Why do some of the one million people who sustain head injuries annually in United States experience a mysterious second wave of brain damage days after the initial injury - just when they appear to be recovering? Limited clinical trials using an innovative new device to monitor brain chemistry on a second-by-second basis are underway to answer that life-and-death question, according to an article in the current issue of Chemical & Engineering News (C&EN), ACS' weekly newsmagazine. Brain injury is the leading cause of death and disability worldwide.
C&EN Senior Editor Celia Henry Arnaud describes a phenomenon called depolarization, in which brain activity decreases in patients following initial trauma. The condition involves a wave of chemical changes that spread from the site of injury and inactivate nerve cells. Since reactivation of these cells requires large amounts of glucose, monitoring glucose levels in a patient's brain can help doctors tell whether or not a patient is taking a turn for the worse. The article points out that a promising new device could provide a faster and more useful way to monitor brain glucose than current methods, which are inefficient.

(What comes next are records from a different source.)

<file path="flow/design.v">
module alu (
	input 	[4:0] 		aluOp,
	input 	[31:0] 		busA,
    input   [31:0]      busB,
	input 	[10:6]		shf,
	output 				zero,
	output reg 	[31:0] 	result
);
	assign zero = (result == 0)? 1: 0;
	wire [31:0] high = {1'b1,{31{1'b0}}};
    wire SLTUA = busA ^ high;
    wire SLTUB = busB ^ high;
	always @ ( aluOp or busA or busB ) begin
		case (aluOp)
			5'b00000: result = busA + busB;
            5'b00001: result = busA - busB;
            5'b00010: result = (busA < busB) ? 1 : 0;
            5'b00011: result = busA & busB;
            5'b00100: result = ~(busA | busB);
            5'b00101: result = busA | busB;
            5'b00110: result = busA ^ busB;
            5'b00111: result = busB << shf;
            5'b01000: result = busB >> shf;
            5'b01001: result = (SLTUA < SLTUB) ? 1 : 0;
            5'b01100: result = busB << busA;
            5'b01101: result = ($signed(busB)) >>> shf;
            5'b01110: result = ($signed(busB)) >>> busA;
            5'b01111: result = busB >> busA;
            5'b10000: result = {busB[15:0],16'd0};
			default: result = 32'h0000_0000;
		endcase
	end
endmodule  
</file>
==> /design/flow/design.v <==
`timescale 1ns / 1ps
module EM(
    input wire clk,
    input wire en,
    input wire rst,
    input wire [31:0] PC_E,
    input wire [31:0] INSTR_E,
    input wire [31:0] RD1_E,
    input wire [31:0] RD2_E,
    input wire [31:0] EXT_OUT_E,
	input wire [31:0] ALU_OUT_E,
	input wire [31:0] MUDI_OUT_E, 
    input wire [0:0] LW_E,
    input wire [0:0] SW_E,
    input wire [4:0] A3_E,
    input wire [2:0] WD_SEL_E,
    input wire [0:0] WE_E,
	input wire [1:0] Tnew_E,
    output reg [31:0] PC_M,
    output reg [31:0] INSTR_M,
    output reg [31:0] RD1_M,
    output reg [31:0] RD2_M,
    output reg [31:0] EXT_OUT_M,
	output reg [31:0] ALU_OUT_M,
	output reg [31:0] MUDI_OUT_M, 
    output reg [4:0] A3_M,
    output reg [2:0] WD_SEL_M,
    output reg [0:0] WE_M,
    output reg [0:0] LW_M,
    output reg [0:0] SW_M,
	output reg [1:0] Tnew_M
    );
	initial begin
		RD1_M = 0;
			RD2_M = 0;
			EXT_OUT_M = 0;
			ALU_OUT_M = 0;
			MUDI_OUT_M = 0;
			PC_M = 0;
			INSTR_M = 0;
			A3_M = 0;
			WD_SEL_M = 0;
			WE_M = 0;
			SW_M = 0;
			LW_M = 0;
			Tnew_M = 0;
	end
	always @(posedge clk) begin
		if(rst == 1) begin
			RD1_M <= 0;
			RD2_M <= 0;
			EXT_OUT_M <= 0;
			ALU_OUT_M <= 0;
			MUDI_OUT_M <= 0;
			PC_M <= 0;
			INSTR_M <= 0;
			A3_M <= 0;
			WD_SEL_M <= 0;
			WE_M <= 0;
			SW_M <= 0;
			LW_M <= 0;
			Tnew_M <= 0;
		end
		else if (en == 1) begin
			RD1_M <= RD1_E;
			RD2_M <= RD2_E;
			EXT_OUT_M <= EXT_OUT_E;
			ALU_OUT_M <= ALU_OUT_E;
			MUDI_OUT_M <= MUDI_OUT_E;
			PC_M <= PC_E;
			INSTR_M <= INSTR_E;
			A3_M <= A3_E;
			WD_SEL_M <= WD_SEL_E;
			WE_M <= WE_E;
			SW_M <= SW_E;
			LW_M <= LW_E;
			if(Tnew_E >= 1)
				Tnew_M <= Tnew_E -1;
			else 
				Tnew_M <= Tnew_E;
		end
		else begin
			RD1_M <= RD1_M;
			RD2_M <= RD2_M;
			EXT_OUT_M <= EXT_OUT_M;
			ALU_OUT_M <= ALU_OUT_M;
			MUDI_OUT_M <= MUDI_OUT_M;
			PC_M <= PC_M;
			INSTR_M <= INSTR_M;
			A3_M <= A3_M;
			WD_SEL_M <= WD_SEL_M;
			WE_M <= WE_M;
			SW_M <= SW_M;
			LW_M <= LW_M;
			Tnew_M <= Tnew_M;
		end
	end
endmodule
`default_nettype none
==> /design/flow/run.sh <==
#!/bin/bash
# OpenROAD 26Q1-2900-gdf79404cd8, Yosys 0.63+post, stock flow scripts
make -C /OpenROAD-flow-scripts/flow DESIGN_CONFIG=/design/flow/config.mk WORK_HOME=/design/flow/orfs finish
==> /design/flow/config.mk <==
export PLATFORM = sky130hd
export DESIGN_NAME = EM
export DESIGN_NICKNAME = EM
export VERILOG_FILES = /design/flow/design.v
export SDC_FILE = /design/flow/constraint.sdc
export NUM_CORES = 4
export LEC_CHECK = 1
export CORE_AREA = 10 10 256 256
export DIE_AREA = 0 0 266 266
==> /design/flow/constraint.sdc <==
current_design EM

set clk_period 1.1
set clk_io_pct 0.2

create_clock -name clk0 -period $clk_period [get_ports {clk}]

set non_clock_inputs [all_inputs -no_clocks]
set_input_delay [expr $clk_period * $clk_io_pct] -clock clk0 $non_clock_inputs
set_output_delay [expr $clk_period * $clk_io_pct] -clock clk0 [all_outputs]
==> Flow_metrics.wiki <==
=== Synthesis and place and route ===
{| class="wikitable"
! Metric !! Value
|-
| Run status || finished with violations
|-
| Violations in the final reports || setup timing
|-
| Number of nets with antenna violations after detailed routing || 0
|-
| Endpoint type of the worst setup path || output port
|-
| Remaining global-route overflow || 0
|-
| Crit path cell chain || buf_6
|-
| Row count || about 90
|-
| Number of placed I/O pins || roughly 480
|-
| Die x size || between 200 and 300 um
|-
| Worst slew pin tran || roughly 0.16 ns
|-
| Highest clock frequency the design can meet || 814 MHz
|-
| Synth Instances || 766
|-
| Total negative setup slack || -21.64 ns
|-
| MI comb area || roughly 0.0033 mm^2
|-
| Cell taking the most area after synthesis || sky130_fd_sc_hd__dfxtp_1
|-
| Last weighted congestion value of the routability-driven placer || between 0.8 and 0.9
|-
| Number of synthesized flops with an enable pin || 0
|-
| Placed Cells incl. Taps || between 2k and 2.5k
|-
| Area of the synthesized netlist per yosys stat || 0.00851 mm^2
|-
| Sequential fraction of the synthesis area || ~56%
|-
| Number of buffers inserted during clock tree synthesis || 27
|-
| Post-synth design cell area || 0.00851 mm^2
|-
| Final Hold Viols || 0
|-
| Detailed placer's ending HPWL || about 24000 um
|-
| Arrival @ worst endpoint || 1.01 ns
|-
| Number of antenna violations at the first check in global routing || 1
|-
| CTS tree || yes
|-
| Yosys warns || 1
|-
| DIE AREA || approximately 0.071 mm^2
|-
| Number of clock sinks || between 200 and 250
|-
| Type of the worst min-delay path || in2reg
|-
| Setup repair after global routing missed its margin || true
|-
| Post-layout instance area || 0.0146 mm^2
|-
| Top cells by area, synth || sky130_fd_sc_hd__dfxtp_1, sky130_fd_sc_hd__mux2i_1, sky130_fd_sc_hd__nor2_1
|-
| Mean instance size in the synthesized netlist || between 10 and 15 um^2
|-
| List of most frequent post-synthesis cells || sky130_fd_sc_hd__dfxtp_1, sky130_fd_sc_hd__mux2i_1, sky130_fd_sc_hd__nor2_1
|-
| Starting DRC count in detailed routing || between 200 and 250
|-
| Final Max Slew Viols || 0
|-
| Worst setup path class || reg2out
|-
| Setup slack of the critical path after layout || -0.129 ns
|-
| Maximum net fanout on the critical path || 2
|-
| Worst vdd ir || roughly 1300 uV
|-
| Instance area at placement || roughly 0.014 mm^2
|-
| Fraction of final layout cells sized beyond drive strength 1 || approximately 44%
|-
| Buffers & Inverters on Critical Path || 1
|-
| Layout Skew || 0 ns
|-
| Setup violators final || ~240
|-
| Leakage power summed over all cells || 6.80 nW
|-
| Routed WL per cell || ~15 um
|-
| Clock tree buffer depth || 3
|-
| Top-count cell post-synth || sky130_fd_sc_hd__dfxtp_1
|-
| Period Utilization, post-route || 112%
|-
| Via count of the first global-routing pass || 7611
|-
| Type of origin of the critical path || flop
|-
| Main flop type || sky130_fd_sc_hd__dfxtp_1
|-
| Share of Yosys cell area claimed by the top area cell type || a little under three fifths
|-
| Via density per instance || between 3 and 4
|-
| Footprint of the flip-flops and latches || about 0.005 mm^2
|-
| Cell family contributing the most delay on the critical path || flip-flops
|-
| Detailed Route WL || approximately 31000 um
|-
| DRC violation count after routing || 0
|-
| CTS root buffer || sky130_fd_sc_hd__clkbuf_16
|-
| Clock transition at the registers of the reported paths || roughly 0.06 ns
|-
| Worst hold margin || 0.113 ns
|-
| P per Cell Area || roughly 1500 mW/mm^2
|-
| Cells in synth_stat.txt || between 700 and 800
|-
| Total power || approximately 0.021 W
|-
| Clock latency of the later-clocked register in the worst-skew pair || approximately 0.54 ns
|-
| Post-layout instance count excluding filler cells || around 2.1k
|-
| Ys async rst share || 0%
|-
| Core Density at Floorplan || between 10% and 20%
|-
| Unique cell types || 13
|-
| OpenROAD warning count || 27
|-
| Data required time at the worst endpoint || a little under 0.9 ns
|-
| Count of input and output buffers || 476
|-
| Iteration count of the initial detailed-routing pass || 6
|-
| Maximum level of the CTS H-tree || 1
|-
| Via total after detailed routing || just over 7k
|-
| Worst slew margin relative to its limit || between 80 and 90%
|-
| Min cycle time layout || between 1 and 1.5 ns
|-
| Maximum number of pins on one net before global-route repair || 37
|-
| Crit-path max cell delay || 0.36 ns
|-
| Cell with the largest stage delay on the worst path || sky130_fd_sc_hd__dfxtp_4
|-
| Global routing usage summed across all routing layers || ~8.5%
|-
| Layout Area Growth over Synthesis || 71.1%
|-
| Filler cell count || 6347
|-
| Wire length of the first global-routing pass || around 47000 um
|-
| CORE AREA || roughly 0.060 mm^2
|-
| Die Y || 266 um
|-
| Ys flops || between 200 and 250
|-
| Number of max-capacitance violations reported || 0
|}
-- kinds of logic (layout without fill, tap and decap cells) --
| group | Yosys count | count (layout) | synth area share, % |
|---|---|---|---|
| buffers and inverters | 53 | 580 | 5.79 |
| multiplexers | 235 | 235 | 27.7 |
| AND/OR/NAND/NOR | 239 | 239 | 10.7 |
| AND-OR/OR-AND | 2 | 2 | 0.118 |
| flip-flops | 237 | 237 | 55.8 |
| other | 0 | 1 | 0 |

Now in development at Imperial College London, the new so-called "microfluidic method" measures glucose quickly and continuously - in fractions of a second instead of hourly. The device is currently being tested in patients who have suffered trauma, stroke, or aneurysm (a balloon-like enlargement of a brain artery). In the future, the device could be used in patients with milder forms of brain injury and used in a way that is less invasive, the article notes.